The company is expecting to meet with the FDA in the fourth quarter of 2025 to discuss the next steps in the research.
Phase 1/2 study details
The study included three pediatric patients (aged, 16 to 17 years). All had severe baseline visual impairment and were treated with one subretinal injection of OPGx-LCA5. The investigators evaluated changes in visual acuity (VA), full-field stimulus testing (FST), and the Multi-Luminance Orientation and Mobility Test (MLoMT). The study also included three adults.
For the pediatric cohort, the early data showed an average increase of a 0.3 logarithm of the minimum angle of resolution (logMAR). The increases in VA were 0.5, 0.2, and 0.7 logMAR in patients 1, 2, and 3, at 1, 3, and 1 month, respectively. These improvements exceeded those that occurred in the adult patients.
The three pediatric patients showed improvements in the FST from 1 month. The cone sensitivity was seen to improve by more than 1 log unit to both red and blue light, indicated recovery of retinal sensitivity.
The MLoMT showed that the three patients identified more objects through the 3-month timepoint compared with baseline.
Microperimetry was able to be conducted in one of the pediatric patients, who showed early signs of fixation stability.
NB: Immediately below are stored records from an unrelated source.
<file path="src/rtl/quat_link_pkg.sv">
// Shared framing definitions for the quaternion byte link (decoder and uart_sender).
// Frame: HDR0, HDR1, q0 lo/hi, q1 lo/hi, q2 lo/hi, q3 lo/hi, XOR checksum of payload.
package quat_link_pkg;

  localparam logic [7:0] HDR0_DEF      = 8'hAA;
  localparam logic [7:0] HDR1_DEF      = 8'h55;
  localparam int         PAYLOAD_BYTES = 8;
  localparam int         IDX_W         = $clog2(PAYLOAD_BYTES);
  localparam int         NUM_COMP      = 4;

  // Byte order of one component inside the payload (little-endian)
  localparam int LO_OFS = 0;
  localparam int HI_OFS = 1;

  typedef enum logic [1:0] {
    ST_HUNT0   = 2'd0,
    ST_HUNT1   = 2'd1,
    ST_PAYLOAD = 2'd2,
    ST_CHECK   = 2'd3
  } state_e;

  typedef logic [PAYLOAD_BYTES-1:0][7:0] payload_t;

  typedef struct packed {
    logic signed [15:0] q3;
    logic signed [15:0] q2;
    logic signed [15:0] q1;
    logic signed [15:0] q0;
  } quat_t;

  function automatic logic [15:0] comp_word(input payload_t p, input int c);
    return {p[2*c+HI_OFS], p[2*c+LO_OFS]};
  endfunction

  function automatic quat_t unpack_payload(input payload_t p);
    quat_t q;
    q.q0 = comp_word(p, 0);
    q.q1 = comp_word(p, 1);
    q.q2 = comp_word(p, 2);
    q.q3 = comp_word(p, 3);
    return q;
  endfunction

endpackage

</file>
<file path="src/rtl/quat_frame_decoder_if.sv">
// Byte stream in, decoded quaternion and status pulses out.
// master = byte source / result consumer, slave = decoder.
interface quat_frame_decoder_if;
  logic [7:0]         byte_in;
  logic               byte_valid;
  logic signed [15:0] q0;
  logic signed [15:0] q1;
  logic signed [15:0] q2;
  logic signed [15:0] q3;
  logic               frame_valid;
  logic               chk_err;
  logic               timeout_err;

  modport master (
    output byte_in, byte_valid,
    input  q0, q1, q2, q3, frame_valid, chk_err, timeout_err
  );

  modport slave (
    input  byte_in, byte_valid,
    output q0, q1, q2, q3, frame_valid, chk_err, timeout_err
  );
endinterface

</file>
<file path="src/rtl/idle_timeout_ctr.sv">
// Counts idle cycles while enabled; expired flags the cycle the count would reach
// TIMEOUT_CYC with no kick. A kick in that same cycle wins and clears the count.
module idle_timeout_ctr #(
  parameter int TIMEOUT_CYC = 50000
) (
  input  logic clk,
  input  logic rst,
  input  logic enable,
  input  logic kick,
  output logic expired
);

  localparam int             CW   = $clog2(TIMEOUT_CYC + 1);
  localparam logic [CW-1:0]  LAST = CW'(TIMEOUT_CYC - 1);

  logic [CW-1:0] cnt_q, cnt_d;

  always_comb begin
    expired = enable && !kick && (cnt_q == LAST);
    cnt_d   = cnt_q + CW'(1);
    if (!enable || kick || expired) cnt_d = '0;
  end

  always_ff @(posedge clk or posedge rst) begin
    if (rst) cnt_q <= '0;
    else     cnt_q <= cnt_d;
  end

endmodule

</file>
<file path="src/rtl/quat_frame_decoder.sv">
// Sync-hunting frame decoder: AA 55 + 8 payload bytes + XOR checksum -> q0..q3.
// Payload is staged separately so bad or abandoned frames never touch the outputs.
module quat_frame_decoder
  import quat_link_pkg::*;
#(
  parameter int         TIMEOUT_CYC = 50000,
  parameter logic [7:0] HDR0        = HDR0_DEF,
  parameter logic [7:0] HDR1        = HDR1_DEF
) (
  input  logic              clk,
  input  logic              rst,
  quat_frame_decoder_if.slave bus
);

  localparam logic [IDX_W-1:0] LAST_IDX = IDX_W'(PAYLOAD_BYTES - 1);

  state_e           state_q, state_d;
  logic [IDX_W-1:0] idx_q, idx_d;
  logic [7:0]       chk_q, chk_d;
  payload_t         stage_q, stage_d;
  quat_t            quat_q, quat_d;
  logic             frame_valid_q, frame_valid_d;
  logic             chk_err_q, chk_err_d;
  logic             timeout_err_q, timeout_err_d;
  logic             expired;
  logic             bv;
  logic [7:0]       b;

  assign bv = bus.byte_valid;
  assign b  = bus.byte_in;

  idle_timeout_ctr #(.TIMEOUT_CYC(TIMEOUT_CYC)) u_idle (
    .clk     (clk),
    .rst     (rst),
    .enable  (state_q != ST_HUNT0),
    .kick    (bv),
    .expired (expired)
  );

  always_ff @(posedge clk or posedge rst) begin
    if (rst) state_q <= ST_HUNT0;
    else     state_q <= state_d;
  end

  always_comb begin
    state_d = state_q;
    if (expired) begin
      state_d = ST_HUNT0;
    end else if (bv) begin
      unique case (state_q)
        ST_HUNT0:   if (b == HDR0) state_d = ST_HUNT1;
        // A repeated HDR0 may itself be the start of the real header
        ST_HUNT1:   if (b == HDR1)      state_d = ST_PAYLOAD;
                    else if (b != HDR0) state_d = ST_HUNT0;
        ST_PAYLOAD: if (idx_q == LAST_IDX) state_d = ST_CHECK;
        ST_CHECK:   state_d = ST_HUNT0;
        default:    state_d = ST_HUNT0;
      endcase
    end
  end

  always_comb begin
    idx_d         = idx_q;
    chk_d         = chk_q;
    stage_d       = stage_q;
    quat_d        = quat_q;
    frame_valid_d = 1'b0;
    chk_err_d     = 1'b0;
    timeout_err_d = 1'b0;
    if (expired) begin
      idx_d         = '0;
      chk_d         = '0;
      stage_d       = '0;
      timeout_err_d = 1'b1;
    end else if (bv) begin
      unique case (state_q)
        ST_HUNT1: begin
          if (b == HDR1) begin
            idx_d = '0;
            chk_d = '0;
          end
        end
        ST_PAYLOAD: begin
          stage_d[idx_q] = b;
          chk_d          = chk_q ^ b;
          idx_d          = idx_q + IDX_W'(1);
        end
        ST_CHECK: begin
          if (b == chk_q) begin
            quat_d        = unpack_payload(stage_q);
            frame_valid_d = 1'b1;
          end else begin
            chk_err_d     = 1'b1;
          end
        end
        default: ;
      endcase
    end
  end

  always_ff @(posedge clk or posedge rst) begin
    if (rst) begin
      idx_q         <= '0;
      chk_q         <= '0;
      stage_q       <= '0;
      quat_q        <= '0;
      frame_valid_q <= 1'b0;
      chk_err_q     <= 1'b0;
      timeout_err_q <= 1'b0;
    end else begin
      idx_q         <= idx_d;
      chk_q         <= chk_d;
      stage_q       <= stage_d;
      quat_q        <= quat_d;
      frame_valid_q <= frame_valid_d;
      chk_err_q     <= chk_err_d;
      timeout_err_q <= timeout_err_d;
    end
  end

  assign bus.q0          = quat_q.q0;
  assign bus.q1          = quat_q.q1;
  assign bus.q2          = quat_q.q2;
  assign bus.q3          = quat_q.q3;
  assign bus.frame_valid = frame_valid_q;
  assign bus.chk_err     = chk_err_q;
  assign bus.timeout_err = timeout_err_q;

endmodule

</file>
<file path="src/flat_wrapper.sv">
// flat-port wrapper written by rule: the top's interface ports become plain ports
module quat_frame_decoder_flat import quat_link_pkg::*;
#(
  parameter int         TIMEOUT_CYC = 50000,
  parameter logic [7:0] HDR0        = HDR0_DEF,
  parameter logic [7:0] HDR1        = HDR1_DEF
)
  (clk, rst, bus_byte_in, bus_byte_valid, bus_q0, bus_q1, bus_q2, bus_q3, bus_frame_valid, bus_chk_err, bus_timeout_err);
  quat_frame_decoder_if bus_i ();
  input  logic clk;
  input  logic rst;
  input wire logic [$bits(bus_i.byte_in)-1:0] bus_byte_in;
  input wire logic [$bits(bus_i.byte_valid)-1:0] bus_byte_valid;
  output wire logic [$bits(bus_i.q0)-1:0] bus_q0;
  output wire logic [$bits(bus_i.q1)-1:0] bus_q1;
  output wire logic [$bits(bus_i.q2)-1:0] bus_q2;
  output wire logic [$bits(bus_i.q3)-1:0] bus_q3;
  output wire logic [$bits(bus_i.frame_valid)-1:0] bus_frame_valid;
  output wire logic [$bits(bus_i.chk_err)-1:0] bus_chk_err;
  output wire logic [$bits(bus_i.timeout_err)-1:0] bus_timeout_err;
  assign bus_i.byte_in = bus_byte_in;
  assign bus_i.byte_valid = bus_byte_valid;
  assign bus_q0 = bus_i.q0;
  assign bus_q1 = bus_i.q1;
  assign bus_q2 = bus_i.q2;
  assign bus_q3 = bus_i.q3;
  assign bus_frame_valid = bus_i.frame_valid;
  assign bus_chk_err = bus_i.chk_err;
  assign bus_timeout_err = bus_i.timeout_err;
  quat_frame_decoder #(.TIMEOUT_CYC(TIMEOUT_CYC), .HDR0(HDR0), .HDR1(HDR1)) u_core (.clk(clk), .rst(rst), .bus(bus_i));
endmodule
</file>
The press release also reported that when the data from the adults and pediatric participants were combined, the VA improvements were seen to be sustained through 18 months, underscoring the potential durability of the treatment response.
OPGx-LCA5 has been well-tolerated in all six participants treated to date. No ocular serious adverse events or dose-limiting toxicities occurred. All ocular adverse events were mild, anticipated, and unrelated to the treatment.
Tomas S. Aleman, MD, from the Scheie Eye Institute, University of Pennsylvania and principal investigator of the study, said, “Seeing pediatric participants achieve measurable improvements in VA, retinal sensitivity, and real-world navigation tasks within 3 months and adult participants maintaining those improvements is a remarkable step forward. This is important evidence supporting that gene augmentation therapy can potentially restore cone function in patients with LCA5.”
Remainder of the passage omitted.